> **WORK ITEM**: Repeat the lines of the data exactly, from the first one through the one that contains "[where the power goes]".

(GIVEN ENTRIES Opens)

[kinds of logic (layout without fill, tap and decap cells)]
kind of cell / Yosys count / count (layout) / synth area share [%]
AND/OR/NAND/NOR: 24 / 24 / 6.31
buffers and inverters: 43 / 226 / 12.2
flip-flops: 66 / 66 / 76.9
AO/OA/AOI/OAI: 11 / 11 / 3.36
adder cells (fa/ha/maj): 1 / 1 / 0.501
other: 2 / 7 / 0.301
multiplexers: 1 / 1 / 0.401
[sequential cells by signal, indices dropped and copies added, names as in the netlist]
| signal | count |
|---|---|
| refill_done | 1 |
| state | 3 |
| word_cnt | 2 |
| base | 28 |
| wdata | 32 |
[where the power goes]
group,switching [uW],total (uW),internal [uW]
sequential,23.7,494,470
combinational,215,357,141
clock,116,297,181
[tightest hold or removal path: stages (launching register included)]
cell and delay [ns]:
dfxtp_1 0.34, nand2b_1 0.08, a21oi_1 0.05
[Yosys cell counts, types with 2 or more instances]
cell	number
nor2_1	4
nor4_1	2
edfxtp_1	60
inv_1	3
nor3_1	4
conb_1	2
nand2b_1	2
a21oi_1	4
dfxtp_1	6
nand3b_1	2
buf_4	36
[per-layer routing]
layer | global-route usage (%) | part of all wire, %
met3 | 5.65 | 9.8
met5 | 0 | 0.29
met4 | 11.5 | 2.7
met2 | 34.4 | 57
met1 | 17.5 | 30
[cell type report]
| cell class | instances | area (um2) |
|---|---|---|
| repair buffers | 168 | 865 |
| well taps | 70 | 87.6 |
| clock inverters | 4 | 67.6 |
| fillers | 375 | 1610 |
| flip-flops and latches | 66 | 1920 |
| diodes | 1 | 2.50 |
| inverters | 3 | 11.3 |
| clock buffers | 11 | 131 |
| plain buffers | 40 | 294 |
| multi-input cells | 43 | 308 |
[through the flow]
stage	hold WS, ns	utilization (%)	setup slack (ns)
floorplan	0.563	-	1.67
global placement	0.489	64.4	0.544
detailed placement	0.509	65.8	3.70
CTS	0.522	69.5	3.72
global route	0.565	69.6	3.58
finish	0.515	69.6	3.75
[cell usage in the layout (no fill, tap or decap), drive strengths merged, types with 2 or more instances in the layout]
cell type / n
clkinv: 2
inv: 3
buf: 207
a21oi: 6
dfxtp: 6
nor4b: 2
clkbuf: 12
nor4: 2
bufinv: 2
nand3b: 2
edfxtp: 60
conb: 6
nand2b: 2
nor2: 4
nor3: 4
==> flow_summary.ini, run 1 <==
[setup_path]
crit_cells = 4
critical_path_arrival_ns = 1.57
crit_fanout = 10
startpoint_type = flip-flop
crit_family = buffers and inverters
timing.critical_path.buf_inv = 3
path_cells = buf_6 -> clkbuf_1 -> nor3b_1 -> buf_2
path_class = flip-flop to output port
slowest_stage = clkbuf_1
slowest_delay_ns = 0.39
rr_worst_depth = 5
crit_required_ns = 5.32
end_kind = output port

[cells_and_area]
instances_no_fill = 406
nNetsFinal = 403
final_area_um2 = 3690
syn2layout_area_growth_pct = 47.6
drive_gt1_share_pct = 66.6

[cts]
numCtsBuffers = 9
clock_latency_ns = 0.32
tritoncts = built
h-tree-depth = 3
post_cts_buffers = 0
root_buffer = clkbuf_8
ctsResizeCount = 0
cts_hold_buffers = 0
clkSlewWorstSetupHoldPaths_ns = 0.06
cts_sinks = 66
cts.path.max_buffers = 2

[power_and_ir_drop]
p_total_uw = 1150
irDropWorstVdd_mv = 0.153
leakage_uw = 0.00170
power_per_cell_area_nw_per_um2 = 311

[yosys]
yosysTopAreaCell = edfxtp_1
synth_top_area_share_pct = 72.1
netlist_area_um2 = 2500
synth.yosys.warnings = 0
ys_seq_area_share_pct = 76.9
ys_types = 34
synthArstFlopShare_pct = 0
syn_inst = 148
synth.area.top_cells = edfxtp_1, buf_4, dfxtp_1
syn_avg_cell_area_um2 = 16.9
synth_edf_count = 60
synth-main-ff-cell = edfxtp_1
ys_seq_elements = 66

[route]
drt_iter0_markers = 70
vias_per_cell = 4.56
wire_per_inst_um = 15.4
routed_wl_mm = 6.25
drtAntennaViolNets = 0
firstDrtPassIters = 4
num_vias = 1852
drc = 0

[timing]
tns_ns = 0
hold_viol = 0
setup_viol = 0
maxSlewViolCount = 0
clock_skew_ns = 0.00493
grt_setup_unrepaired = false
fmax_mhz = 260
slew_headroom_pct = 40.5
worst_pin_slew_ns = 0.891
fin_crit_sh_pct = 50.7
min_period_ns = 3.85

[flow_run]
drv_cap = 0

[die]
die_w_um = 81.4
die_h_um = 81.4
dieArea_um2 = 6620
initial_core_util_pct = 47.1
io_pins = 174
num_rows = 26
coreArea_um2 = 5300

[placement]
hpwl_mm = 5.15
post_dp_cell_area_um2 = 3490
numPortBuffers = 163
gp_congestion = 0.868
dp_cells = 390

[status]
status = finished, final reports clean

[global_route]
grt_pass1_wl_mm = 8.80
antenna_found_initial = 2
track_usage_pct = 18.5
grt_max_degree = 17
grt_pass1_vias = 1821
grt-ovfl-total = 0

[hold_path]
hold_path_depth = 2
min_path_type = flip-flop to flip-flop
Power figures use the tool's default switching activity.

(GIVEN ENTRIES Closes)

> **TASK RESPONSE**:
[kinds of logic (layout without fill, tap and decap cells)]
kind of cell / Yosys count / count (layout) / synth area share [%]
AND/OR/NAND/NOR: 24 / 24 / 6.31
buffers and inverters: 43 / 226 / 12.2
flip-flops: 66 / 66 / 76.9
AO/OA/AOI/OAI: 11 / 11 / 3.36
adder cells (fa/ha/maj): 1 / 1 / 0.501
other: 2 / 7 / 0.301
multiplexers: 1 / 1 / 0.401
[sequential cells by signal, indices dropped and copies added, names as in the netlist]
| signal | count |
|---|---|
| refill_done | 1 |
| state | 3 |
| word_cnt | 2 |
| base | 28 |
| wdata | 32 |
[where the power goes]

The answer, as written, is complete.